----- Source data -----

`config.mk`:
```
export PLATFORM = sky130hd
export DESIGN_NAME = dmvm_coef_pipe_flat
export DESIGN_NICKNAME = d
export VERILOG_FILES = /design/src/hdl/gat_pkg.sv /design/src/hdl/wh_rd_if.sv /design/src/hdl/dmvm_coef_pipe.sv /design/src/flat_wrapper.sv
export SDC_FILE = /design/constraint.sdc
export NUM_CORES = 2
export LEC_CHECK = 0
export BUFFER_PORTS_ARGS = -buffer_cell sky130_fd_sc_hd__buf_2
export CAP_MARGIN = 20
export CELL_PAD_IN_SITES_DETAIL_PLACEMENT = 1
export CELL_PAD_IN_SITES_GLOBAL_PLACEMENT = 2
export CORE_ASPECT_RATIO = 1.75
export CORE_MARGIN = 1
export CORE_UTILIZATION = 45
export DETAILED_ROUTE_END_ITERATION = 10
export GPL_TIMING_DRIVEN = 0
export HOLD_SLACK_MARGIN = 0.05
export PLACE_DENSITY = 0.88
export SETUP_SLACK_MARGIN = 0.1
export SLEW_MARGIN = 20
export SYNTH_ARGS = -nofsm -noshare
export SYNTH_HDL_FRONTEND = slang
export SYNTH_SLANG_ARGS = --single-unit
```
`constraint.sdc`:
```
create_clock -name clk -period 10.4 [get_ports clk]
set_input_delay 3.12 -clock clk [delete_from_list [all_inputs] [get_ports clk]]
set_output_delay 3.12 -clock clk [all_outputs]
set_load 0.01 [all_outputs]
```
`src/hdl/gat_pkg.sv`:
```
// GAT attention-coefficient subsystem
// Shared widths, sizes and scaling constants, plus the fetch FSM states
`default_nettype none

package gat_pkg;

  // ================================================
  // Attention weights and WH rows
  // ================================================
  // Features per row and size of each attention half, a power of two
  localparam int NUM_FEAT   = 8;
  localparam int A_SIZE     = 2 * NUM_FEAT;
  localparam int A_IDX_W    = 4;
  localparam int DATA_W     = 8;
  localparam int WH_DATA_W  = 12;
  // Eight features then the source flag in the top bit
  localparam int WH_ROW_W   = NUM_FEAT * WH_DATA_W + 1;

  // ================================================
  // Dot-product datapath
  // ================================================
  localparam int PROD_W     = DATA_W + WH_DATA_W;
  localparam int DOT_W      = 23;
  localparam int SUM_W      = DOT_W + 1;
  // Adder-tree levels, log2 of NUM_FEAT
  localparam int NUM_STAGES = 3;
  localparam int COEF_SHIFT = 10;
  localparam int COEF_MAX   = 127;

  // ================================================
  // Storage
  // ================================================
  localparam int WH_DEPTH   = 64;
  localparam int WH_ADDR_W  = 6;
  localparam int FIFO_DEPTH = 16;
  localparam int FIFO_CNT_W = 5;

  typedef enum logic [1:0] {
    FETCH_IDLE,
    FETCH_RUN,
    FETCH_DRAIN
  } fetch_state_e;

endpackage

`default_nettype wire

```
`src/hdl/wh_rd_if.sv`:
```
// WH row read path
// Read strobe and address from the fetch FSM to the row memory,
// returned row and its valid from the memory to the pipeline
`timescale 1ns/100ps
`default_nettype none

interface wh_rd_if;

  logic                          rd_en;
  logic [gat_pkg::WH_ADDR_W-1:0] rd_addr;
  // One cycle after rd_en
  logic                          rd_vld;
  logic [gat_pkg::WH_ROW_W-1:0]  rd_data;

  modport ctrl (output rd_en, output rd_addr);
  modport mem  (input rd_en, input rd_addr, output rd_vld, output rd_data);
  modport pipe (input rd_vld, input rd_data);

endinterface

`default_nettype wire

```
`src/hdl/dmvm_coef_pipe.sv`:
```
// Attention coefficient pipeline
// Source and neighbour dot products through a product stage and a
// registered adder tree. A flagged row reloads the source latch, then
// latched source plus neighbour goes through ReLU, shift and saturation.
// Five cycles from row valid to FIFO write, one row per cycle.
`timescale 1ns/100ps
`default_nettype none

module dmvm_coef_pipe (
  input  wire                                             clk,
  input  wire                                             rst_n,
  input  wire                                             start_i,
  input  wire  [gat_pkg::NUM_FEAT-1:0][gat_pkg::DATA_W-1:0] a_src_i,
  input  wire  [gat_pkg::NUM_FEAT-1:0][gat_pkg::DATA_W-1:0] a_nbr_i,
  output logic                                            coef_wr_o,
  output logic [gat_pkg::DATA_W-1:0]                      coef_o,
  wh_rd_if.pipe                                           rd
);

  // Half 0 is the source side, half 1 the neighbour side
  logic        [gat_pkg::NUM_FEAT-1:0][gat_pkg::DATA_W-1:0] a_w [2];
  logic signed [gat_pkg::WH_DATA_W-1:0] feat [gat_pkg::NUM_FEAT];
  logic signed [gat_pkg::PROD_W-1:0]    prod [2][gat_pkg::NUM_FEAT];
  // Level 0 holds products, level NUM_STAGES the finished dot product
  logic signed [gat_pkg::DOT_W-1:0]
    tree_q [2][gat_pkg::NUM_STAGES+1][gat_pkg::NUM_FEAT];

  logic [gat_pkg::NUM_STAGES:0] vld_sr;
  logic [gat_pkg::NUM_STAGES:0] flag_sr;

  logic signed [gat_pkg::DOT_W-1:0] src_lat_q;
  logic signed [gat_pkg::DOT_W-1:0] src_dot;
  logic signed [gat_pkg::SUM_W-1:0] sum;
  logic signed [gat_pkg::SUM_W-1:0] sum_shr;
  logic        [gat_pkg::DATA_W-1:0] coef_d;

  assign a_w[0] = a_src_i;
  assign a_w[1] = a_nbr_i;

  for (genvar k = 0; k < gat_pkg::NUM_FEAT; k++) begin : g_feat
    assign feat[k] = $signed(rd.rd_data[k*gat_pkg::WH_DATA_W +: gat_pkg::WH_DATA_W]);
  end

  // ================================================
  // Products and adder tree
  // ================================================
  for (genvar h = 0; h < 2; h++) begin : g_half
    for (genvar k = 0; k < gat_pkg::NUM_FEAT; k++) begin : g_prod
      assign prod[h][k] = $signed(a_w[h][k]) * feat[k];

      always_ff @(posedge clk) begin
        tree_q[h][0][k] <= gat_pkg::DOT_W'(prod[h][k]);
      end
    end

    for (genvar l = 1; l <= gat_pkg::NUM_STAGES; l++) begin : g_lvl
      for (genvar k = 0; k < (gat_pkg::NUM_FEAT >> l); k++) begin : g_add
        always_ff @(posedge clk) begin
          tree_q[h][l][k] <= tree_q[h][l-1][2*k] + tree_q[h][l-1][2*k+1];
        end
      end
    end
  end

  // Valid and source flag ride alongside the tree
  always_ff @(posedge clk or negedge rst_n) begin
    if (!rst_n) begin
      vld_sr  <= '0;
      flag_sr <= '0;
    end else begin
      vld_sr  <= {vld_sr[gat_pkg::NUM_STAGES-1:0], rd.rd_vld};
      flag_sr <= {flag_sr[gat_pkg::NUM_STAGES-1:0],
                  rd.rd_vld & rd.rd_data[gat_pkg::WH_ROW_W-1]};
    end
  end

  // ================================================
  // Source latch, ReLU and saturation
  // ================================================
  // The flagged row already uses its own source term
  assign src_dot = flag_sr[gat_pkg::NUM_STAGES] ? tree_q[0][gat_pkg::NUM_STAGES][0]
                                                : src_lat_q;
  assign sum     = gat_pkg::SUM_W'(src_dot) +
                   gat_pkg::SUM_W'(tree_q[1][gat_pkg::NUM_STAGES][0]);
  assign sum_shr = sum >>> gat_pkg::COEF_SHIFT;

  always_comb begin
    if (sum < 0) begin
      coef_d = '0;
    end else if (sum_shr > gat_pkg::COEF_MAX) begin
      coef_d = gat_pkg::DATA_W'(gat_pkg::COEF_MAX);
    end else begin
      coef_d = sum_shr[gat_pkg::DATA_W-1:0];
    end
  end

  always_ff @(posedge clk or negedge rst_n) begin
    if (!rst_n) begin
      src_lat_q <= '0;
    end else if (start_i) begin
      src_lat_q <= '0;
    end else if (flag_sr[gat_pkg::NUM_STAGES]) begin
      src_lat_q <= tree_q[0][gat_pkg::NUM_STAGES][0];
    end
  end

  // Output register
  always_ff @(posedge clk or negedge rst_n) begin
    if (!rst_n) begin
      coef_wr_o <= 1'b0;
    end else begin
      coef_wr_o <= vld_sr[gat_pkg::NUM_STAGES];
    end
  end

  always_ff @(posedge clk) begin
    coef_o <= coef_d;
  end

  // Stale tree contents must not leak out as a write after reset
  wr_after_reset: assert property (@(posedge clk) $rose(rst_n) |-> !coef_wr_o);

endmodule

`default_nettype wire

```
`src/flat_wrapper.sv`:
```
// flat-port wrapper written by rule: the top's interface ports become plain ports
module dmvm_coef_pipe_flat 
  (clk, rst_n, start_i, a_src_i, a_nbr_i, coef_wr_o, coef_o, rd_rd_vld, rd_rd_data);
  wh_rd_if rd_i ();
  input  wire clk;
  input  wire rst_n;
  input  wire start_i;
  input  wire  [gat_pkg::NUM_FEAT-1:0][gat_pkg::DATA_W-1:0] a_src_i;
  input  wire  [gat_pkg::NUM_FEAT-1:0][gat_pkg::DATA_W-1:0] a_nbr_i;
  output logic coef_wr_o;
  output logic [gat_pkg::DATA_W-1:0] coef_o;
  input wire logic [$bits(rd_i.rd_vld)-1:0] rd_rd_vld;
  input wire logic [$bits(rd_i.rd_data)-1:0] rd_rd_data;
  assign rd_i.rd_vld = rd_rd_vld;
  assign rd_i.rd_data = rd_rd_data;
  dmvm_coef_pipe u_core (.clk(clk), .rst_n(rst_n), .start_i(start_i), .a_src_i(a_src_i), .a_nbr_i(a_nbr_i), .coef_wr_o(coef_wr_o), .coef_o(coef_o), .rd(rd_i));
endmodule
```
==> impl_results.md <==
- CP arrival: 8.74 ns
- Post-DP HPWL: 210,000 um
- RR Startpoint: u_core.flag_sr[3]
- Crit-path slowest cell: a211oi_1
- HP Start: u_core.flag_sr[2]
- ANT nets after route: 0
- Cts bufs inserted: 74
- Ys async rst share: 4.692%
- Post-synth top flop: dfxtp_1
- Critical-path cell list: buf_2, clkbuf_1, nand2_1, fa_1, fa_1, inv_1, fa_1, inv_1, fa_1, inv_1, ha_1, nor2b_1, nor2_1, o21ai_0, nand4_1, a311oi_1, o21a_1, o21ai_0, a211oi_1
- Worst-Margin Slew: 0.8830 ns
- Largest stage delay, worst path: 0.71 ns
- Post-synthesis instance total: 8,963
- Cells taking the most area after synthesis: fa_1 (31%), dfxtp_1 (16%), ha_1 (14%)
- Worst path required time: 10.90 ns
- Total nets after synthesis: 11,376
- Max clock buf depth: 3
- Initial Util: 45.30%
- Total GRT Usage: 26.73%
- Post-Route Skew: 0.03749 ns
- Layout Area Growth over Synthesis: 8.234%
- Final Power: 29,540 uW
- Final WL: 241,900 um
- Die Wd: 326.6 um
- Number of global-route vias before repair: 71,566
- Post-Syn Area: 82,990 um2
- Most used cell, CP: fa_1
- Post-CTS Hold Buffers: 0
- Clock Tree Root: clkbuf_16
- Gr ovfl total: 0
- Port Buffers: 237
- Nets: 11,689
- Routed len/inst: 20.56 um
- Io pins: 238
- Element type at the critical path end: flop
- First-pass GRT wire length: 386,000 um
- Final critical-path share of the clock period: 79.29%
- Top-area cell type share of the netlist area: 30.83%
- Dpl ws: 1.515 ns
- Routability cong.: 0.9172
- CTS clk-pin slew, worst paths: 0.07 ns
- Worst hold path type: reg -> reg
- H-tree depth: 3
- Number of synthesized register bits: 682
- Status: finished clean
- Max-cap violations: 0
- Seq/Total Area, Yosys: 16.64%
- Detailed-route vias per instance: 5.211
- CTS tree: done
- Initial drt markers: 2,016
- Mean Syn Cell Area: 9.260 um2
- Post_cts resized: 0
- Relative slew margins: 40.71%
- Leak pwr: 0.04434 uW
- Critical Path Start Type: input port
- CP startpoint: rd_rd_data[79]
- First drt pass iteration count: 5
- Dominant cell type by area after synthesis: fa_1
- FMAX: 121.3 MHz
- Post-synthesis cell type count: 84
- Die H: 570.1 um
- Power per Cell Area: 328.9 nW/um2
- Final setup vio count: 0
- Antenna violations before repair: 23
- Crit path time final: 8.246 ns
- Fraction of layout cells with a size suffix above 1: 4.745%
- Post-CTS Setup Repair Bufs: 0
- Pins Over Slew Limit: 0
- CP max FO: 10
- Total negative slack: 0 ns
- RSZ-0062 raised after global routing: false
- Critical path class: in -> reg
- EDFF count, synth: 0
- Pin count of the biggest net entering global routing: 33
- Maximum vdd drop: 0.0002227 V
- Placeable Area: 183,200 um2
- Vias: 61,316
- DIE AREA: 186,200 um2
- Hold Vio Cnt, Final: 0
- Worst skew pair latency: 0.70 ns
- Post-route DRC: 0
- # rows: 208
- TritonCTS Sinks: 682
- Ys Warns: 0
- PnR worst setup slack: 2.154 ns
## cell families after synthesis
logic type	synth area share (%)
compound gates	7.934
buf+inv	9.036
mux	0.3844
other cells	0.004518
simple gates	15.87
flops	16.64
fa+ha+maj	44.49
xor+xnor	5.646
## worst max-delay path, delay by kind of cell
family          cells  cell delay, ns
compound gates      5            1.72
fa+ha+maj           5            2.44
buf+inv             5            0.91
simple gates        4            0.56
## Yosys cell counts (all sizes together), types with 8 or more instances
cell	n
nor4	17
clkbuf	227
nand3b	8
nor2	430
or3	21
o21bai	34
a21boi	27
nor2b	97
a21oi	281
a41oi	20
o21ai	208
ha	906
mux2	23
o31a	8
nor3	107
or2	13
xor2	92
o2111ai	21
nand2	630
o41a	9
o31ai	16
nand3	96
nand4	18
a31o	18
a21o	110
o41ai	8
a211oi	30
fa	1278
a31oi	23
o2111a	10
a211o	14
inv	1764
and2	946
o211ai	19
o21a	77
dfxtp	650
nand2b	87
and3	39
a2111oi	12
and3b	8
dfrtp	32
or4	15
xnor2	443
## through the flow
stage / std cells / utilization, % / area, um2 / hold slack (ns)
6_report: 11766 / 49.03 / 89830 / 0.3426
2_1_floorplan: 8963 / - / 82990 / 0.3312
4_1_cts: 11752 / 49.01 / 89790 / 0.3379
5_1_grt: 11753 / 49.01 / 89800 / 0.3432
3_5_place_dp: 11615 / 47.60 / 87200 / 0.3363
3_3_place_gp: 11615 / 47.60 / 87200 / 0.3392
## placed cells by master (no fill, tap or decap), types with 21 or more instances in the layout
master / count
and2_1: 946
o2111ai_1: 21
buf_2: 237
nor3_1: 106
nor2b_1: 97
inv_1: 1764
o21ai_0: 148
dfrtp_1: 32
xnor2_1: 443
a21oi_1: 278
xor2_1: 92
nand2b_1: 87
o21a_1: 77
and3_1: 38
or3_1: 21
nand3_1: 96
a21boi_1: 21
a21o_1: 110
ha_1: 906
o21ai_1: 58
dfxtp_1: 650
mux2_2: 23
nor2_1: 430
fa_1: 1278
clkbuf_1: 237
a31oi_1: 22
o21bai_1: 33
nand2_1: 630
a211oi_1: 28
clkbuf_16: 74
## state kept, by name, indices dropped and copies added (netlist names)
signal            flops
u_core.coef_wr_o      1
u_core.vld_sr         4
u_core.tree_q       642
u_core.flag_sr        4
u_core.coef_o         8
u_core.src_lat_q     23
## final timing paths
kind	to	slack (ns)	cells after the start
setup / recovery	u_core.tree_q[1][206]	2.15	19
hold / removal	u_core.flag_sr[3]	0.34	0
setup reg to reg	u_core.coef_o[2]	6.27	12
hold reg to reg	u_core.flag_sr[3]	0.34	0
max in group asynchronous	u_core.src_lat_q[17]	7.32	1
min in group asynchronous	u_core.vld_sr[0]	2.51	1
## cell type report
| class | instances | area (um2) |
|---|---|---|
| Timing Repair Buffer | 237 | 1186 |
| Clock inverter | 45 | 591.8 |
| Tap cell | 2415 | 3022 |
| Multi-Input combinational cell | 6285 | 61680 |
| Buffer | 230 | 870.8 |
| Inverter | 1766 | 6629 |
| Sequential cell | 682 | 13810 |
| Clock buffer | 92 | 1999 |
| Fill cell | 21296 | 93390 |
| Antenna cell | 14 | 35.03 |
## per-layer routing
layer  vias to the layer above  share of wire, %  track usage [%]
li1                      28450                 -                -
met1                     31335                34            26.38
met2                       982                56            52.95
met3                       539               2.7            2.520
met4                        10               6.8            15.88
met5                         -             0.029                0
## power by group
| group | internal (uW) | switching (uW) |
|---|---|---|
| Sequential | 4250 | 855 |
| Clock | 1600 | 1210 |
| Combinational | 9020 | 12600 |
| Total | 14900 | 14700 |
Power figures use the tool's default switching activity.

-----

- _Try it_: Find the string "pass" in the data. Report each line it appears in.

- _Written answer_:
- First-pass GRT wire length: 386,000 um
- First drt pass iteration count: 5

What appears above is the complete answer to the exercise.